**Material provided:**
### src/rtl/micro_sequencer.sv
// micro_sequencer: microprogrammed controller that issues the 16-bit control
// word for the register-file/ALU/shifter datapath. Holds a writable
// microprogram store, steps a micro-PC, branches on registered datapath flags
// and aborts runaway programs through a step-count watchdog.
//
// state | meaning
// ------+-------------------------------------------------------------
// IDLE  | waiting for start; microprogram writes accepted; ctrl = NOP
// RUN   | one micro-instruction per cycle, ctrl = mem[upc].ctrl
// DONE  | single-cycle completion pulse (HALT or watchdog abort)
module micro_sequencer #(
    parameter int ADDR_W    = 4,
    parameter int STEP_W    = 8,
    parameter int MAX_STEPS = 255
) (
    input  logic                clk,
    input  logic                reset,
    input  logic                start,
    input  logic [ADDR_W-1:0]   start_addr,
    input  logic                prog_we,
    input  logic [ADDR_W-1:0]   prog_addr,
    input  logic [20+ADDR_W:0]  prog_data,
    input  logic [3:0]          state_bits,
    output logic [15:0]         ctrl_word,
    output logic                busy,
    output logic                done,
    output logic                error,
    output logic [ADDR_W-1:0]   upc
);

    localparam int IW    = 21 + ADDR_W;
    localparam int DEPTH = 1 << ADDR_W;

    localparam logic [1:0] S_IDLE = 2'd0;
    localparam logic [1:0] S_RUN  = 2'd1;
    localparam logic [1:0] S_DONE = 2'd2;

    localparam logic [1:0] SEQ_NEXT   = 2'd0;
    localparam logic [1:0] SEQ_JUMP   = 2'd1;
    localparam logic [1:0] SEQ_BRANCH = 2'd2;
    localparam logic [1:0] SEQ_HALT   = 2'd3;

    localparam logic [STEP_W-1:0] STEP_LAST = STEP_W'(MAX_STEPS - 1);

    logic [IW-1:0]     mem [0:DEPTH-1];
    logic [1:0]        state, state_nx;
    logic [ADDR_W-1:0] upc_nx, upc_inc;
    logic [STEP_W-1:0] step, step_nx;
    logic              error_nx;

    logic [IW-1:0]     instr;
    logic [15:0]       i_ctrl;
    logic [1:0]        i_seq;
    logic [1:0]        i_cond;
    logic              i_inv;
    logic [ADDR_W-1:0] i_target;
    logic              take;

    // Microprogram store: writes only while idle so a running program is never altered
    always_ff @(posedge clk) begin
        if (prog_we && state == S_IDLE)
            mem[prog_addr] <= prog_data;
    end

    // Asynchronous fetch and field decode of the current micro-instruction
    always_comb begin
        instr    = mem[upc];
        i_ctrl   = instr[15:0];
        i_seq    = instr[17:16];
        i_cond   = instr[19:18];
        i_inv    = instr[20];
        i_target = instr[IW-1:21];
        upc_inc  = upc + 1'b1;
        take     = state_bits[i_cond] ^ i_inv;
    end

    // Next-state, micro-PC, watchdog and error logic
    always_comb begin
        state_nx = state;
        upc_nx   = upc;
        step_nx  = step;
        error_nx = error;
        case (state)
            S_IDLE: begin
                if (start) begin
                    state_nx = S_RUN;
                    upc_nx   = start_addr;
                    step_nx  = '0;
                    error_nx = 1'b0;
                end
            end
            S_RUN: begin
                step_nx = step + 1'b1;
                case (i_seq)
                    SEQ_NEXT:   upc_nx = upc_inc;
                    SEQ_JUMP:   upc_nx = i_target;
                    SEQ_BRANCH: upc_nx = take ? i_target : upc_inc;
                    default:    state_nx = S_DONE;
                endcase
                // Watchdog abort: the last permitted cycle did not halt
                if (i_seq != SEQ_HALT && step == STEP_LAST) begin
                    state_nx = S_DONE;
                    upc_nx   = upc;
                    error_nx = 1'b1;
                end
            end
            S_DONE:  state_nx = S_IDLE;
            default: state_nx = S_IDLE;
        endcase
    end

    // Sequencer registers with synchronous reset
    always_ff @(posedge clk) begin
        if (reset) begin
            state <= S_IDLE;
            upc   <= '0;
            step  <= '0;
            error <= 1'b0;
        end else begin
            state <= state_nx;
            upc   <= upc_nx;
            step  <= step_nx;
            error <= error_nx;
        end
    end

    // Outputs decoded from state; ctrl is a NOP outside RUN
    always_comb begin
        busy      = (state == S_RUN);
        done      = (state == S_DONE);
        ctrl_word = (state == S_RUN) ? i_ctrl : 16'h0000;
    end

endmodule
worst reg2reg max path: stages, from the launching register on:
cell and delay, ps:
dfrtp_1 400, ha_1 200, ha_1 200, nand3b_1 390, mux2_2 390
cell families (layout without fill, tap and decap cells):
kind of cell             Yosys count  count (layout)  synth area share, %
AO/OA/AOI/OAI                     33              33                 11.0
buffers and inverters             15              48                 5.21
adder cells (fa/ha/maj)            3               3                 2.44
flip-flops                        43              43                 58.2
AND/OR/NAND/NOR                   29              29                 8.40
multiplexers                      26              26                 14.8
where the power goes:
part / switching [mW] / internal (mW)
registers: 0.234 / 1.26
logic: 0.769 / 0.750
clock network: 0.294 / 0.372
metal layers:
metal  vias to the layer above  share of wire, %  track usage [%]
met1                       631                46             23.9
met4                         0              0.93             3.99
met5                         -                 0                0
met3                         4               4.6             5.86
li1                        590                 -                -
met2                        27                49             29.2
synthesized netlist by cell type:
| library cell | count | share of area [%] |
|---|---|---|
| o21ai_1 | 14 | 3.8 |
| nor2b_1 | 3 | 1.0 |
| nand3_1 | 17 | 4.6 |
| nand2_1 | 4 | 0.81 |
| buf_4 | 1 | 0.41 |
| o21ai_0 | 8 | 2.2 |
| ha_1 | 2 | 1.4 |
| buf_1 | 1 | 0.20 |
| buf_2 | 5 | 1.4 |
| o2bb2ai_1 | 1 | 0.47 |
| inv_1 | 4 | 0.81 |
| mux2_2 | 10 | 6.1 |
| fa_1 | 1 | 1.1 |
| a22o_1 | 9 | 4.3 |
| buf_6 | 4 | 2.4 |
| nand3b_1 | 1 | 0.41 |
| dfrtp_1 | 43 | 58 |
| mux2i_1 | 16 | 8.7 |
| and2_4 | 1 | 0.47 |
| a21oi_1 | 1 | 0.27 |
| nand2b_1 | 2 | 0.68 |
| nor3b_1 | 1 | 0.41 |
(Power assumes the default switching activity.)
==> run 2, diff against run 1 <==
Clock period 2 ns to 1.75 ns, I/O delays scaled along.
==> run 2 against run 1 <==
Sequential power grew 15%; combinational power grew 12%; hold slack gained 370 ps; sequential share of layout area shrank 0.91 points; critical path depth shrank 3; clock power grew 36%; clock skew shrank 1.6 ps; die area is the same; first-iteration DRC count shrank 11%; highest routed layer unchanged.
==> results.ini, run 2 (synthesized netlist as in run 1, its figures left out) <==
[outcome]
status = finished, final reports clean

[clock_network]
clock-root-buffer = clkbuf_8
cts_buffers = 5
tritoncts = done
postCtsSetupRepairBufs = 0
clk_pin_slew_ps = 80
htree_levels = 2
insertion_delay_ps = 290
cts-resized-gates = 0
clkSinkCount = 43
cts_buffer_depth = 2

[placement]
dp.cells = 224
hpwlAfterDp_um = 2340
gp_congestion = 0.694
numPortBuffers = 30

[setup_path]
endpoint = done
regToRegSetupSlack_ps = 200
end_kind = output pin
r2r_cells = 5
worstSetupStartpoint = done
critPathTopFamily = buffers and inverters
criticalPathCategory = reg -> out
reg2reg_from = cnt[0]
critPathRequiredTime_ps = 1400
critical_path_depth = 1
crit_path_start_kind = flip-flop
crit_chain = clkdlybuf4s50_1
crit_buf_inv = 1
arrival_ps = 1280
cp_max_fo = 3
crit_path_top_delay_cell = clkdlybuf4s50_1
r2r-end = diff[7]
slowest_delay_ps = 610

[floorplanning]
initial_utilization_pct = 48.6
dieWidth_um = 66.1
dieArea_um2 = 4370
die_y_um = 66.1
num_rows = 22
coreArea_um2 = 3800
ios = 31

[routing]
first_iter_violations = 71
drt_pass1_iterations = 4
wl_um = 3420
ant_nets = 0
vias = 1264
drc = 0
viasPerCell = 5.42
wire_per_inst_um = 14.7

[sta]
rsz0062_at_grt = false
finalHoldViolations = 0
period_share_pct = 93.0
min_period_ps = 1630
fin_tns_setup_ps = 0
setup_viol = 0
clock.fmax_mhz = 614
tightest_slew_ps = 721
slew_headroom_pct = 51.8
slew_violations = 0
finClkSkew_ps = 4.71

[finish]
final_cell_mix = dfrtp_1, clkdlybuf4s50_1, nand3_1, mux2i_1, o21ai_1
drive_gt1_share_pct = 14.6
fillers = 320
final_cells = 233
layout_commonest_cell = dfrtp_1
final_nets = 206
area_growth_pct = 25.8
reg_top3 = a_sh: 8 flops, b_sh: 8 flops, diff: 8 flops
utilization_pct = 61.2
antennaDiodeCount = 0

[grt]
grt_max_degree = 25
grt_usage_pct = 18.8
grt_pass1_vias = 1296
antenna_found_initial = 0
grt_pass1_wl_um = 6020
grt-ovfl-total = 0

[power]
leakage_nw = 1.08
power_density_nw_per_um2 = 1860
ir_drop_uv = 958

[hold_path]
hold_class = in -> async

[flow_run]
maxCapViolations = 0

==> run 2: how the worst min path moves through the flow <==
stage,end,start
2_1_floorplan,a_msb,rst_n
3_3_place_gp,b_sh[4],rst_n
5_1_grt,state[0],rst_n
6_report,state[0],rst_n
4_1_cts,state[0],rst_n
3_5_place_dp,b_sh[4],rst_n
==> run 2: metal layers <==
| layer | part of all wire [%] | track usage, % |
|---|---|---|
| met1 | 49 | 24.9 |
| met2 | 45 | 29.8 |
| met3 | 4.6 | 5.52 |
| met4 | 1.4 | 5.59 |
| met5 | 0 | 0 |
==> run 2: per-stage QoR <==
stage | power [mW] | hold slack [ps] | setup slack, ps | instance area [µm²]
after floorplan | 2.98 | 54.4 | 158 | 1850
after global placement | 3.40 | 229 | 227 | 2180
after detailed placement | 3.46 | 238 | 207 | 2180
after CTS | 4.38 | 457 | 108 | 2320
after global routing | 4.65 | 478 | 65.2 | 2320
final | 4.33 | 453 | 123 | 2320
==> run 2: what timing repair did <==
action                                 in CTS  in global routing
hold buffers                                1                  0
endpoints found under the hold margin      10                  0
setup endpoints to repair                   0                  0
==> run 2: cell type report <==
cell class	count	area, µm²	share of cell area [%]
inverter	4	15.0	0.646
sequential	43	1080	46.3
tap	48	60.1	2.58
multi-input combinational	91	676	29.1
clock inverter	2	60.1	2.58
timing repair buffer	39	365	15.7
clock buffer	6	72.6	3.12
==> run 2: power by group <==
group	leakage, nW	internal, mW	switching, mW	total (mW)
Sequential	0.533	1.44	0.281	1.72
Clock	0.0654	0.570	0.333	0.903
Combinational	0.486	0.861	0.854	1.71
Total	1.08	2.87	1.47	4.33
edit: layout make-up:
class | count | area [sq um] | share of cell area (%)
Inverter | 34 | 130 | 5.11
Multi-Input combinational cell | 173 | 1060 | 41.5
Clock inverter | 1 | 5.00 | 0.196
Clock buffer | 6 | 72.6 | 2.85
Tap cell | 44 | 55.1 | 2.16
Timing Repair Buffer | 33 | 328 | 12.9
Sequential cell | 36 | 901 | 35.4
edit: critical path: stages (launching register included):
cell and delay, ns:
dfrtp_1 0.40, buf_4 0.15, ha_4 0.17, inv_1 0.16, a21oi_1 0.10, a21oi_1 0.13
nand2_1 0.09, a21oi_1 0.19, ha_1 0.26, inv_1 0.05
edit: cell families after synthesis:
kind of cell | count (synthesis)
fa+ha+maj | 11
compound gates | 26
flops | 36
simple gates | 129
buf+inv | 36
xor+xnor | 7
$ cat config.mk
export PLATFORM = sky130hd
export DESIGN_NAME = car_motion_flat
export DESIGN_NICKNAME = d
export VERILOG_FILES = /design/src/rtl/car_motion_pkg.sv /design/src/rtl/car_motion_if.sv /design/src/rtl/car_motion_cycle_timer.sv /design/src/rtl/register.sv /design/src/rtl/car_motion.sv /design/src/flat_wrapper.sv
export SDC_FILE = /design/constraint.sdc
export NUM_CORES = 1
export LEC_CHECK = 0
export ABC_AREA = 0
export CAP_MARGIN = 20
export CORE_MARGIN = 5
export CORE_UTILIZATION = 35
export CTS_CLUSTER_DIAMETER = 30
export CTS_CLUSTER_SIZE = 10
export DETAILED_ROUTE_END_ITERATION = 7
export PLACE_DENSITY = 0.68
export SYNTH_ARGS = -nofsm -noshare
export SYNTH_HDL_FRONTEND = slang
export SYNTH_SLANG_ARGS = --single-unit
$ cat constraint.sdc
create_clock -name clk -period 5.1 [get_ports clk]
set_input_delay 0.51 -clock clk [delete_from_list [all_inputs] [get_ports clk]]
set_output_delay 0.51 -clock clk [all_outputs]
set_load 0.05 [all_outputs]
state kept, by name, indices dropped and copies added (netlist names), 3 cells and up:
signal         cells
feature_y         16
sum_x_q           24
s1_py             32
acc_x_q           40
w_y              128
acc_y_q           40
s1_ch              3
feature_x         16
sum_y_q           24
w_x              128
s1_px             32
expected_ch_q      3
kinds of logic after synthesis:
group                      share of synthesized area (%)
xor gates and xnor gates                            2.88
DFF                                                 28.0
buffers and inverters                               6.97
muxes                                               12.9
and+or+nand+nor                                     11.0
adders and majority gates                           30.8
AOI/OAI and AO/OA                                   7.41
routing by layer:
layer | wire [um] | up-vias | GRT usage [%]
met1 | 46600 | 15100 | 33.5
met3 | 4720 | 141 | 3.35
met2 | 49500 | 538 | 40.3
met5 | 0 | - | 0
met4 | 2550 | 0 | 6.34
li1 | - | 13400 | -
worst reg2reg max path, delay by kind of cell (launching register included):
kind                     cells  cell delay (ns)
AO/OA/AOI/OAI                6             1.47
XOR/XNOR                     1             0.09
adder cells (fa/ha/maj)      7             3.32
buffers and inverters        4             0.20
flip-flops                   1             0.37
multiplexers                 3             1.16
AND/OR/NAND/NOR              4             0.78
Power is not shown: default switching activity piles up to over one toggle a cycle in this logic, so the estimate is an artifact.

**What needs to be done:** Lines holding the word "families" in the entries above are the ones to pull out. Copy them all.

**Answer section:**
cell families (layout without fill, tap and decap cells):
edit: cell families after synthesis:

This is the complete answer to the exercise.